§ WORK TO BE COMPLETED: Everything in the data below is left aside except the lines from the one containing "final_cell_mix = nand2_1, clkdlybuf4s50_1, dfxtp_1" through the one containing "path_cells = nand2b_1"; repeat those exactly.

§ TASK MATERIAL:
────
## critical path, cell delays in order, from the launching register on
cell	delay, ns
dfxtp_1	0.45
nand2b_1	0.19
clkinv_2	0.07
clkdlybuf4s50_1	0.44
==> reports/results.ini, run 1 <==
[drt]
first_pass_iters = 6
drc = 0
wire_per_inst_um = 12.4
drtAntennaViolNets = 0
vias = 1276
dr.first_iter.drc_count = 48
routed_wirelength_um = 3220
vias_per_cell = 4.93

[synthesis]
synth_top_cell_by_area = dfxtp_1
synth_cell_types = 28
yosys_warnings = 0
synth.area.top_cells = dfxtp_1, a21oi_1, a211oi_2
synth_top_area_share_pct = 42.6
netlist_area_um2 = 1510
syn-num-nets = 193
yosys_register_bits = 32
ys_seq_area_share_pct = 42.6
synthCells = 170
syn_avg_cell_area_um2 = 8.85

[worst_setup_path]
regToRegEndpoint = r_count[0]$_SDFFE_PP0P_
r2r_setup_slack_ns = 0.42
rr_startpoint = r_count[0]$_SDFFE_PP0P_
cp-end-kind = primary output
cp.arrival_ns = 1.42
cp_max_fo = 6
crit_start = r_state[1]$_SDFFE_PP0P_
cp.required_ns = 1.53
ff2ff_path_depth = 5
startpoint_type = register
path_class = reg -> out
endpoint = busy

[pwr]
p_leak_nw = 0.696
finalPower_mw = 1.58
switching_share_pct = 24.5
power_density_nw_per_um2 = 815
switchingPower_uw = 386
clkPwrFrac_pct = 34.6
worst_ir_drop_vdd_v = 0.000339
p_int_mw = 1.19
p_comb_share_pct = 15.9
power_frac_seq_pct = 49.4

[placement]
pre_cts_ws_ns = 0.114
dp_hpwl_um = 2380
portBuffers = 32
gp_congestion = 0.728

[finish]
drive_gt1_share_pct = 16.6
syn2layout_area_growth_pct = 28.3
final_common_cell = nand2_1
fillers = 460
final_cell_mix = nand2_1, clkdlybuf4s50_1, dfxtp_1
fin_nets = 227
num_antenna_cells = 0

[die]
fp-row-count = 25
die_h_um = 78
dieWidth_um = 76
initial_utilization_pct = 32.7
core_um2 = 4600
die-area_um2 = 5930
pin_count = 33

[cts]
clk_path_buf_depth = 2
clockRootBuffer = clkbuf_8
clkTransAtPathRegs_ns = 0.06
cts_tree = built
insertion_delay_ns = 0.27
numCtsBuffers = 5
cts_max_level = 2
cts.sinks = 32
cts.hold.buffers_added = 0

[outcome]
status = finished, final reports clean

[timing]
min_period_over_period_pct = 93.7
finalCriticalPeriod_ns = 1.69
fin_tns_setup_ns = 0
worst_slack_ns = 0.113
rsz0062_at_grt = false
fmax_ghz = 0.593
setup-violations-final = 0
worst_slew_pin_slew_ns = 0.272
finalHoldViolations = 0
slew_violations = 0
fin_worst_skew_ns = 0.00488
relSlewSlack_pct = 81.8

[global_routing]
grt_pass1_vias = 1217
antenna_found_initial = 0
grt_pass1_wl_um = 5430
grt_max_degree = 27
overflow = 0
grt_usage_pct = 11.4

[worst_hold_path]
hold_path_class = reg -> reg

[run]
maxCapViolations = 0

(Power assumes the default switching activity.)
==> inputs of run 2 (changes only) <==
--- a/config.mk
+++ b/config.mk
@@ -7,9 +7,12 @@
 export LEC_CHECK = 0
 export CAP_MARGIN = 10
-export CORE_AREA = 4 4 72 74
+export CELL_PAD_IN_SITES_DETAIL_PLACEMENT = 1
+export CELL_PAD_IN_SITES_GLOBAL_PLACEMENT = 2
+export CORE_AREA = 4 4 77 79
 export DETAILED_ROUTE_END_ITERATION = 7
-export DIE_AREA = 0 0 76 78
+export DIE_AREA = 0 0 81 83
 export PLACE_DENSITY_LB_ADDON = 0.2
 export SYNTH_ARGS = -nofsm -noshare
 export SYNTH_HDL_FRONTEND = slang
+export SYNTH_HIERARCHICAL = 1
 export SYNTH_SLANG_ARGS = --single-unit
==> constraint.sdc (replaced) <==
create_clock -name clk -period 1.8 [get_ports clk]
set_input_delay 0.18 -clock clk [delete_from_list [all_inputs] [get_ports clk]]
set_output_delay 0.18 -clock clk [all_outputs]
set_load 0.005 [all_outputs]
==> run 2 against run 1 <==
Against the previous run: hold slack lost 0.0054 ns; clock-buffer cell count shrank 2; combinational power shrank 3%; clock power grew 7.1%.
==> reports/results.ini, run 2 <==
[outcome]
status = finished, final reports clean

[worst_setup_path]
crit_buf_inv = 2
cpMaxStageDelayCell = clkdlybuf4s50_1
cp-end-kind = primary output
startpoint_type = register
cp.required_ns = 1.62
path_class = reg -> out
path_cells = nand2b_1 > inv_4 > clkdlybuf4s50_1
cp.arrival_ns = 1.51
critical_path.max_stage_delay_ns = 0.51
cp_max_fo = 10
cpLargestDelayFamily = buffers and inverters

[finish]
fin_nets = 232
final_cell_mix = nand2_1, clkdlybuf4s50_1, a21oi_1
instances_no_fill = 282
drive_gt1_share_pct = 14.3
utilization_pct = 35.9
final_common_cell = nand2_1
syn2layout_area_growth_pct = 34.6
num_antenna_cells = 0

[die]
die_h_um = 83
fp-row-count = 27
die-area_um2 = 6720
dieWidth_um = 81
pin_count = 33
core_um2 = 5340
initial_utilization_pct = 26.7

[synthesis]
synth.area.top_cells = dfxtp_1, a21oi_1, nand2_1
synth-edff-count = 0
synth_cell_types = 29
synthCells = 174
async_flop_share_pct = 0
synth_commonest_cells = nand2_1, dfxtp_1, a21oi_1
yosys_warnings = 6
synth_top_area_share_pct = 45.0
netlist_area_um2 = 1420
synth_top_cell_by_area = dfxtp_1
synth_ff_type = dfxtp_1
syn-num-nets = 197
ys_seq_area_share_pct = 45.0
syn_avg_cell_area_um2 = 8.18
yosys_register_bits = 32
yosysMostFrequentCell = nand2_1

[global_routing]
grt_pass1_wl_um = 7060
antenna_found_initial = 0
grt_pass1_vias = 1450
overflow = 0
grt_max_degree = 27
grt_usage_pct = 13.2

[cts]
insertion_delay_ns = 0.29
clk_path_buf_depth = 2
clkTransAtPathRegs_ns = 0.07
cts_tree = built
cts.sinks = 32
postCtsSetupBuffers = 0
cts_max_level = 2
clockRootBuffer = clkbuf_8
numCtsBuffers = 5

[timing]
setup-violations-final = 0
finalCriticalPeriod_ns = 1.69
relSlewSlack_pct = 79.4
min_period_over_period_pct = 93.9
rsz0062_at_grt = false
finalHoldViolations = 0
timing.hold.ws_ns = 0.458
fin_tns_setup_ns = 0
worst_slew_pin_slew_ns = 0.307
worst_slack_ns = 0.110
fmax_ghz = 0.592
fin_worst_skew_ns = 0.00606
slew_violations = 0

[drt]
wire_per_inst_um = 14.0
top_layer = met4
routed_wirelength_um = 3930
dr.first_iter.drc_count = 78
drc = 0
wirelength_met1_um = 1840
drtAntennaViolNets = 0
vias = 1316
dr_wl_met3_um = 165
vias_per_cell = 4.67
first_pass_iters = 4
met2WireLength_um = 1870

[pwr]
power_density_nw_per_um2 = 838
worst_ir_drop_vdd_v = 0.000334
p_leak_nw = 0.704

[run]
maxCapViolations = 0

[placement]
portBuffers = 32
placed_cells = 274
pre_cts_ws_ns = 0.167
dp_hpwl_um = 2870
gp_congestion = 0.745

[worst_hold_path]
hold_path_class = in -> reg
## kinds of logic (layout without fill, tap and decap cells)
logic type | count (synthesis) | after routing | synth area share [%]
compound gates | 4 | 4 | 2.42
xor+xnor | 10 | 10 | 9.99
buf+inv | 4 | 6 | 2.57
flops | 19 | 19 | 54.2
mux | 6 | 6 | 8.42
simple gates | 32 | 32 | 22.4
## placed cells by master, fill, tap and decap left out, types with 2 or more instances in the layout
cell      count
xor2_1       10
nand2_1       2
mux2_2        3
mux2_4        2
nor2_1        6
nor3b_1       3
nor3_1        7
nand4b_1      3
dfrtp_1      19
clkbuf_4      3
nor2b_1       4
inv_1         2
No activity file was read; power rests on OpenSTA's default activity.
===== config.mk =====
export PLATFORM = sky130hd
export DESIGN_NAME = ram_bist_ctrl
export DESIGN_NICKNAME = d
export VERILOG_FILES = /design/src/rtl/ram_bist_ctrl.sv
export SDC_FILE = /design/constraint.sdc
export NUM_CORES = 1
export LEC_CHECK = 0
export BUFFER_PORTS_ARGS = -buffer_cell sky130_fd_sc_hd__buf_2
export CORE_UTILIZATION = 60
export DETAILED_ROUTE_END_ITERATION = 16
export GPL_TIMING_DRIVEN = 1
export PLACE_DENSITY = 0.81
export SLEW_MARGIN = 30
export SYNTH_ARGS = -nofsm -noshare
export SYNTH_HDL_FRONTEND = slang
export SYNTH_SLANG_ARGS = --single-unit

===== constraint.sdc =====
create_clock -name clk -period 8.8 [get_ports clk]
set_input_delay 1.32 -clock clk [delete_from_list [all_inputs] [get_ports clk]]
set_output_delay 1.32 -clock clk [all_outputs]
set_load 0.05 [all_outputs]

===== src/rtl/ram_bist_ctrl.sv =====
// RAM self-test controller with an inferred simple dual-port RAM: fills the
// RAM with a seeded pattern, reads it back and reports pass, error count and
// first failing address. Ports: clk, rst_n, start/mode/seed/cont/inj_err in;
// busy/done/pass/err_cnt/first_err_addr and RAM debug taps out.
// Optional feature macro RAM_OUT_REG_EN adds a RAM output register (latency 2).
module ram_bist_ctrl #(
  parameter int DATA_W = 8,
  parameter int ADDR_W = 5
) (
  input  logic              clk,
  input  logic              rst_n,
  input  logic              start,
  input  logic [1:0]        mode,
  input  logic [DATA_W-1:0] seed,
  input  logic              cont,
  input  logic              inj_err,
  output logic              busy,
  output logic              done,
  output logic              pass,
  output logic [ADDR_W:0]   err_cnt,
  output logic [ADDR_W-1:0] first_err_addr,
  output logic              ram_wr_en,
  output logic [ADDR_W-1:0] ram_wr_addr,
  output logic [DATA_W-1:0] ram_wr_data,
  output logic              ram_rd_en,
  output logic [ADDR_W-1:0] ram_rd_addr,
  output logic [DATA_W-1:0] ram_rd_data
);

  localparam int DEPTH = 2**ADDR_W;
`ifdef RAM_OUT_REG_EN
  localparam int LAT = 2;
`else
  localparam int LAT = 1;
`endif

  localparam logic [2:0] S_IDLE  = 3'd0;
  localparam logic [2:0] S_WRITE = 3'd1;
  localparam logic [2:0] S_READ  = 3'd2;
  localparam logic [2:0] S_DRAIN = 3'd3;
  localparam logic [2:0] S_DONE  = 3'd4;

  localparam logic [ADDR_W-1:0] LAST_A = ADDR_W'(DEPTH - 1);
  localparam logic [ADDR_W:0]   MAX_E  = (ADDR_W+1)'(DEPTH);

  logic [2:0]        state_q, state_d;
  logic [ADDR_W-1:0] addr_q, addr_d;
  logic [1:0]        mode_q, mode_d;
  logic [DATA_W-1:0] seed_q, seed_d;
  logic [ADDR_W:0]   err_q, err_d;
  logic [ADDR_W-1:0] ferr_q, ferr_d;
  logic              pass_q, pass_d;
  logic              drn_q, drn_d;

  logic [DATA_W-1:0] mem [DEPTH];
  logic [DATA_W-1:0] rd1_q;
  logic              c1_vld_q, c1_vld_d;
  logic [ADDR_W-1:0] c1_addr_q, c1_addr_d;
  logic [DATA_W-1:0] c1_exp_q, c1_exp_d;

  logic              cmp_vld;
  logic [ADDR_W-1:0] cmp_addr;
  logic [DATA_W-1:0] cmp_exp;
  logic [DATA_W-1:0] cmp_dat;
  logic              mism;

  logic              wr_en, rd_en;
  logic [DATA_W-1:0] exp_w;
  logic [DATA_W-1:0] wdata;

  function automatic logic [DATA_W-1:0] pat(
    input logic [1:0]        m,
    input logic [DATA_W-1:0] s,
    input logic [ADDR_W-1:0] a
  );
    logic [DATA_W-1:0] av;
    av = DATA_W'(a);
    case (m)
      2'd0:    pat = s + av;
      2'd1:    pat = s;
      2'd2:    pat = a[0] ? ~s : s;
      default: pat = ~(s + av);
    endcase
  endfunction

  assign wr_en = (state_q == S_WRITE);
  assign rd_en = (state_q == S_READ);
  assign exp_w = pat(mode_q, seed_q, addr_q);
  assign wdata = exp_w ^ {{(DATA_W-1){1'b0}}, inj_err};

  assign ram_wr_en   = wr_en;
  assign ram_wr_addr = wr_en ? addr_q : '0;
  assign ram_wr_data = wr_en ? wdata : '0;
  assign ram_rd_en   = rd_en;
  assign ram_rd_addr = rd_en ? addr_q : '0;

  always_ff @(posedge clk) begin
    if (wr_en) mem[addr_q] <= wdata;
  end

  always_ff @(posedge clk or negedge rst_n) begin
    if (!rst_n) rd1_q <= '0;
    else if (rd_en) rd1_q <= mem[addr_q];
  end

  // Expected word and address travel alongside the RAM read latency.
  always_comb begin
    c1_vld_d  = rd_en;
    c1_addr_d = addr_q;
    c1_exp_d  = exp_w;
  end

  always_ff @(posedge clk or negedge rst_n) begin
    if (!rst_n) begin
      c1_vld_q  <= 1'b0;
      c1_addr_q <= '0;
      c1_exp_q  <= '0;
    end else begin
      c1_vld_q  <= c1_vld_d;
      c1_addr_q <= c1_addr_d;
      c1_exp_q  <= c1_exp_d;
    end
  end

`ifdef RAM_OUT_REG_EN
  logic [DATA_W-1:0] rd2_q;
  logic              c2_vld_q;
  logic [ADDR_W-1:0] c2_addr_q;
  logic [DATA_W-1:0] c2_exp_q;

  always_ff @(posedge clk or negedge rst_n) begin
    if (!rst_n) begin
      rd2_q     <= '0;
      c2_vld_q  <= 1'b0;
      c2_addr_q <= '0;
      c2_exp_q  <= '0;
    end else begin
      rd2_q     <= rd1_q;
      c2_vld_q  <= c1_vld_q;
      c2_addr_q <= c1_addr_q;
      c2_exp_q  <= c1_exp_q;
    end
  end

  assign cmp_dat  = rd2_q;
  assign cmp_vld  = c2_vld_q;
  assign cmp_addr = c2_addr_q;
  assign cmp_exp  = c2_exp_q;
`else
  assign cmp_dat  = rd1_q;
  assign cmp_vld  = c1_vld_q;
  assign cmp_addr = c1_addr_q;
  assign cmp_exp  = c1_exp_q;
`endif

  assign ram_rd_data = cmp_dat;
  assign mism = cmp_vld && (cmp_dat != cmp_exp);

  always_comb begin
    state_d = state_q;
    addr_d  = addr_q;
    mode_d  = mode_q;
    seed_d  = seed_q;
    err_d   = err_q;
    ferr_d  = ferr_q;
    pass_d  = pass_q;
    drn_d   = drn_q;
    if (mism) begin
      if (err_q != MAX_E) err_d = err_q + 1'b1;
      if (err_q == '0) ferr_d = cmp_addr;
    end
    case (state_q)
      S_IDLE: begin
        if (start) begin
          mode_d  = mode;
          seed_d  = seed;
          err_d   = '0;
          ferr_d  = '0;
          pass_d  = 1'b0;
          addr_d  = '0;
          state_d = S_WRITE;
        end
      end
      S_WRITE: begin
        addr_d = addr_q + 1'b1;
        if (addr_q == LAST_A) state_d = S_READ;
      end
      S_READ: begin
        addr_d = addr_q + 1'b1;
        drn_d  = 1'b0;
        if (addr_q == LAST_A) state_d = S_DRAIN;
      end
      S_DRAIN: begin
        drn_d = drn_q + 1'b1;
        if (drn_q == 1'(LAT - 1)) state_d = S_DONE;
      end
      S_DONE: begin
        pass_d = (err_q == '0);
        if (cont) begin
          seed_d  = seed_q + 1'b1;
          err_d   = '0;
          ferr_d  = '0;
          addr_d  = '0;
          state_d = S_WRITE;
        end else begin
          state_d = S_IDLE;
        end
      end
      default: state_d = S_IDLE;
    endcase
  end

  always_ff @(posedge clk or negedge rst_n) begin
    if (!rst_n) begin
      state_q <= S_IDLE;
      addr_q  <= '0;
      mode_q  <= '0;
      seed_q  <= '0;
      err_q   <= '0;
      ferr_q  <= '0;
      pass_q  <= 1'b0;
      drn_q   <= 1'b0;
    end else begin
      state_q <= state_d;
      addr_q  <= addr_d;
      mode_q  <= mode_d;
      seed_q  <= seed_d;
      err_q   <= err_d;
      ferr_q  <= ferr_d;
      pass_q  <= pass_d;
      drn_q   <= drn_d;
    end
  end

  assign busy           = (state_q != S_IDLE);
  assign done           = (state_q == S_DONE);
  assign pass           = pass_q;
  assign err_cnt        = err_q;
  assign first_err_addr = ferr_q;

endmodule
### src/rtl/lcd_cmd_sequencer_fifo.sv
// lcd_cmd_fifo: DEPTH x W synchronous FIFO with show-ahead read.
//   clk    in   clock, rising edge
//   reset  in   asynchronous active-high reset (empties the FIFO)
//   push   in   write din (ignored when full)
//   pop    in   discard head (ignored when empty)
//   din    in   W-bit write data
//   dout   out  current head entry, valid while !empty
//   full   out  DEPTH entries held
//   empty  out  no entries held
//   count  out  occupancy, 0..DEPTH
// The head is read combinationally so the consumer can capture it on the
// same edge that pops it.
module lcd_cmd_fifo #(
  parameter int DEPTH = 8,
  parameter int W     = 4
) (
  input  logic                     clk,
  input  logic                     reset,
  input  logic                     push,
  input  logic                     pop,
  input  logic [W-1:0]             din,
  output logic [W-1:0]             dout,
  output logic                     full,
  output logic                     empty,
  output logic [$clog2(DEPTH):0]   count
);

  localparam int AW = $clog2(DEPTH);
  localparam logic [AW:0] FULL_CNT = (AW+1)'(DEPTH);

  logic [W-1:0]  r_mem [DEPTH];
  logic [AW-1:0] r_wr_ptr;
  logic [AW-1:0] r_rd_ptr;
  logic [AW:0]   r_count;
  logic          w_push_en;
  logic          w_pop_en;

  assign full      = (r_count == FULL_CNT);
  assign empty     = (r_count == '0);
  assign count     = r_count;
  assign dout      = r_mem[r_rd_ptr];
  assign w_push_en = push && !full;
  assign w_pop_en  = pop && !empty;

  // Storage is not reset; emptiness is tracked purely by the pointers/count.
  always_ff @(posedge clk) begin
    if (w_push_en) begin
      r_mem[r_wr_ptr] <= din;
    end
  end

  // DEPTH is a power of two, so the pointers wrap naturally.
  always_ff @(posedge clk or posedge reset) begin
    if (reset) begin
      r_wr_ptr <= '0;
      r_rd_ptr <= '0;
      r_count  <= '0;
    end else begin
      if (w_push_en) begin
        r_wr_ptr <= r_wr_ptr + 1'b1;
      end
      if (w_pop_en) begin
        r_rd_ptr <= r_rd_ptr + 1'b1;
      end
      case ({w_push_en, w_pop_en})
        2'b10:   r_count <= r_count + 1'b1;
        2'b01:   r_count <= r_count - 1'b1;
        default: r_count <= r_count;
      endcase
    end
  end

endmodule

### src/rtl/lcd_cmd_sequencer.sv
// lcd_cmd_sequencer: buffers host opcodes and issues them one at a time to
// the LCD image controller, halting for good once a Write has completed.
//   clk            in   clock, rising edge
//   reset          in   asynchronous active-high reset
//   in_valid       in   host offers in_cmd
//   in_cmd         in   opcode (0 Write, 1-11 image operations)
//   in_ready       out  FIFO accepts; transfer on in_valid && in_ready
//   lcd_cmd        out  last issued opcode (registered)
//   lcd_cmd_valid  out  one-cycle issue strobe (registered)
//   lcd_busy       in   controller busy (image load or execution)
//   lcd_done       in   controller finished the Write
//   seq_done       out  sticky: Write completed, sequencer halted
//   fifo_count     out  FIFO occupancy
//   issued_cnt     out  saturating count of issued commands
//   drop_cnt       out  saturating count of discarded opcodes 12-15
//                       (only when LCD_SEQ_FILTER_EN is defined)
// Build option LCD_SEQ_FILTER_EN: when defined, head opcodes 12-15 are popped
// and discarded in IDLE instead of being issued.
module lcd_cmd_sequencer
  import lcd_pkg::*;
#(
  parameter int DEPTH = 8,
  parameter int CNT_W = 8
) (
  input  logic                    clk,
  input  logic                    reset,
  input  logic                    in_valid,
  input  logic [CMD_W-1:0]        in_cmd,
  output logic                    in_ready,
  output logic [CMD_W-1:0]        lcd_cmd,
  output logic                    lcd_cmd_valid,
  input  logic                    lcd_busy,
  input  logic                    lcd_done,
  output logic                    seq_done,
  output logic [$clog2(DEPTH):0]  fifo_count,
  output logic [CNT_W-1:0]        issued_cnt
`ifdef LCD_SEQ_FILTER_EN
  ,
  output logic [CNT_W-1:0]        drop_cnt
`endif
);

  state_t             r_state;
  state_t             w_state_next;
  logic [CMD_W-1:0]   r_lcd_cmd;
  logic               r_lcd_cmd_valid;
  logic               r_seq_done;
  logic [CNT_W-1:0]   r_issued_cnt;
  logic               w_full;
  logic               w_empty;
  logic               w_push;
  logic               w_pop;
  logic               w_issue;
  logic [CMD_W-1:0]   w_head;
`ifdef LCD_SEQ_FILTER_EN
  logic               w_drop;
  logic [CNT_W-1:0]   r_drop_cnt;
`endif

  assign in_ready      = !w_full && !r_seq_done;
  assign w_push        = in_valid && in_ready;
  assign lcd_cmd       = r_lcd_cmd;
  assign lcd_cmd_valid = r_lcd_cmd_valid;
  assign seq_done      = r_seq_done;
  assign issued_cnt    = r_issued_cnt;

  lcd_cmd_fifo #(
    .DEPTH (DEPTH),
    .W     (CMD_W)
  ) u_fifo (
    .clk   (clk),
    .reset (reset),
    .push  (w_push),
    .pop   (w_pop),
    .din   (in_cmd),
    .dout  (w_head),
    .full  (w_full),
    .empty (w_empty),
    .count (fifo_count)
  );

  always_ff @(posedge clk or posedge reset) begin
    if (reset) begin
      r_state <= ST_IDLE;
    end else begin
      r_state <= w_state_next;
    end
  end

  always_comb begin
    w_state_next = r_state;
    w_pop        = 1'b0;
    w_issue      = 1'b0;
`ifdef LCD_SEQ_FILTER_EN
    w_drop       = 1'b0;
`endif
    case (r_state)
      ST_IDLE: begin
        if (!w_empty && !r_seq_done) begin
`ifdef LCD_SEQ_FILTER_EN
          // Undefined opcodes never reach the controller, busy or not.
          if (is_droppable(w_head)) begin
            w_pop  = 1'b1;
            w_drop = 1'b1;
          end else
`endif
          if (!lcd_busy) begin
            w_pop        = 1'b1;
            w_issue      = 1'b1;
            w_state_next = ST_ISSUE;
          end
        end
      end
      ST_ISSUE: begin
        w_state_next = ST_GUARD;
      end
      // The controller raises busy only on the edge after it accepts the
      // strobe, so busy is not trusted until one cycle later.
      ST_GUARD: begin
        w_state_next = (r_lcd_cmd == CMD_WRITE) ? ST_WAIT_DONE : ST_WAIT;
      end
      ST_WAIT: begin
        if (!lcd_busy) begin
          w_state_next = ST_IDLE;
        end
      end
      ST_WAIT_DONE: begin
        if (lcd_done) begin
          w_state_next = ST_HALT;
        end
      end
      ST_HALT: begin
        w_state_next = ST_HALT;
      end
      default: begin
        w_state_next = ST_IDLE;
      end
    endcase
  end

  always_ff @(posedge clk or posedge reset) begin
    if (reset) begin
      r_lcd_cmd       <= '0;
      r_lcd_cmd_valid <= 1'b0;
      r_seq_done      <= 1'b0;
      r_issued_cnt    <= '0;
    end else begin
      r_lcd_cmd_valid <= w_issue;
      if (w_issue) begin
        r_lcd_cmd <= w_head;
      end
      if ((r_state == ST_ISSUE) && (r_issued_cnt != '1)) begin
        r_issued_cnt <= r_issued_cnt + CNT_W'(1);
      end
      if ((r_state == ST_WAIT_DONE) && lcd_done) begin
        r_seq_done <= 1'b1;
      end
    end
  end

`ifdef LCD_SEQ_FILTER_EN
  assign drop_cnt = r_drop_cnt;

  always_ff @(posedge clk or posedge reset) begin
    if (reset) begin
      r_drop_cnt <= '0;
    end else if (w_drop && (r_drop_cnt != '1)) begin
      r_drop_cnt <= r_drop_cnt + CNT_W'(1);
    end
  end
`endif

endmodule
────
§ RESPONSE TO THE EXERCISE:
final_cell_mix = nand2_1, clkdlybuf4s50_1, dfxtp_1
fin_nets = 227
num_antenna_cells = 0

[die]
fp-row-count = 25
die_h_um = 78
dieWidth_um = 76
initial_utilization_pct = 32.7
core_um2 = 4600
die-area_um2 = 5930
pin_count = 33

[cts]
clk_path_buf_depth = 2
clockRootBuffer = clkbuf_8
clkTransAtPathRegs_ns = 0.06
cts_tree = built
insertion_delay_ns = 0.27
numCtsBuffers = 5
cts_max_level = 2
cts.sinks = 32
cts.hold.buffers_added = 0

[outcome]
status = finished, final reports clean

[timing]
min_period_over_period_pct = 93.7
finalCriticalPeriod_ns = 1.69
fin_tns_setup_ns = 0
worst_slack_ns = 0.113
rsz0062_at_grt = false
fmax_ghz = 0.593
setup-violations-final = 0
worst_slew_pin_slew_ns = 0.272
finalHoldViolations = 0
slew_violations = 0
fin_worst_skew_ns = 0.00488
relSlewSlack_pct = 81.8

[global_routing]
grt_pass1_vias = 1217
antenna_found_initial = 0
grt_pass1_wl_um = 5430
grt_max_degree = 27
overflow = 0
grt_usage_pct = 11.4

[worst_hold_path]
hold_path_class = reg -> reg

[run]
maxCapViolations = 0

(Power assumes the default switching activity.)
==> inputs of run 2 (changes only) <==
--- a/config.mk
+++ b/config.mk
@@ -7,9 +7,12 @@
 export LEC_CHECK = 0
 export CAP_MARGIN = 10
-export CORE_AREA = 4 4 72 74
+export CELL_PAD_IN_SITES_DETAIL_PLACEMENT = 1
+export CELL_PAD_IN_SITES_GLOBAL_PLACEMENT = 2
+export CORE_AREA = 4 4 77 79
 export DETAILED_ROUTE_END_ITERATION = 7
-export DIE_AREA = 0 0 76 78
+export DIE_AREA = 0 0 81 83
 export PLACE_DENSITY_LB_ADDON = 0.2
 export SYNTH_ARGS = -nofsm -noshare
 export SYNTH_HDL_FRONTEND = slang
+export SYNTH_HIERARCHICAL = 1
 export SYNTH_SLANG_ARGS = --single-unit
==> constraint.sdc (replaced) <==
create_clock -name clk -period 1.8 [get_ports clk]
set_input_delay 0.18 -clock clk [delete_from_list [all_inputs] [get_ports clk]]
set_output_delay 0.18 -clock clk [all_outputs]
set_load 0.005 [all_outputs]
==> run 2 against run 1 <==
Against the previous run: hold slack lost 0.0054 ns; clock-buffer cell count shrank 2; combinational power shrank 3%; clock power grew 7.1%.
==> reports/results.ini, run 2 <==
[outcome]
status = finished, final reports clean

[worst_setup_path]
crit_buf_inv = 2
cpMaxStageDelayCell = clkdlybuf4s50_1
cp-end-kind = primary output
startpoint_type = register
cp.required_ns = 1.62
path_class = reg -> out
path_cells = nand2b_1 > inv_4 > clkdlybuf4s50_1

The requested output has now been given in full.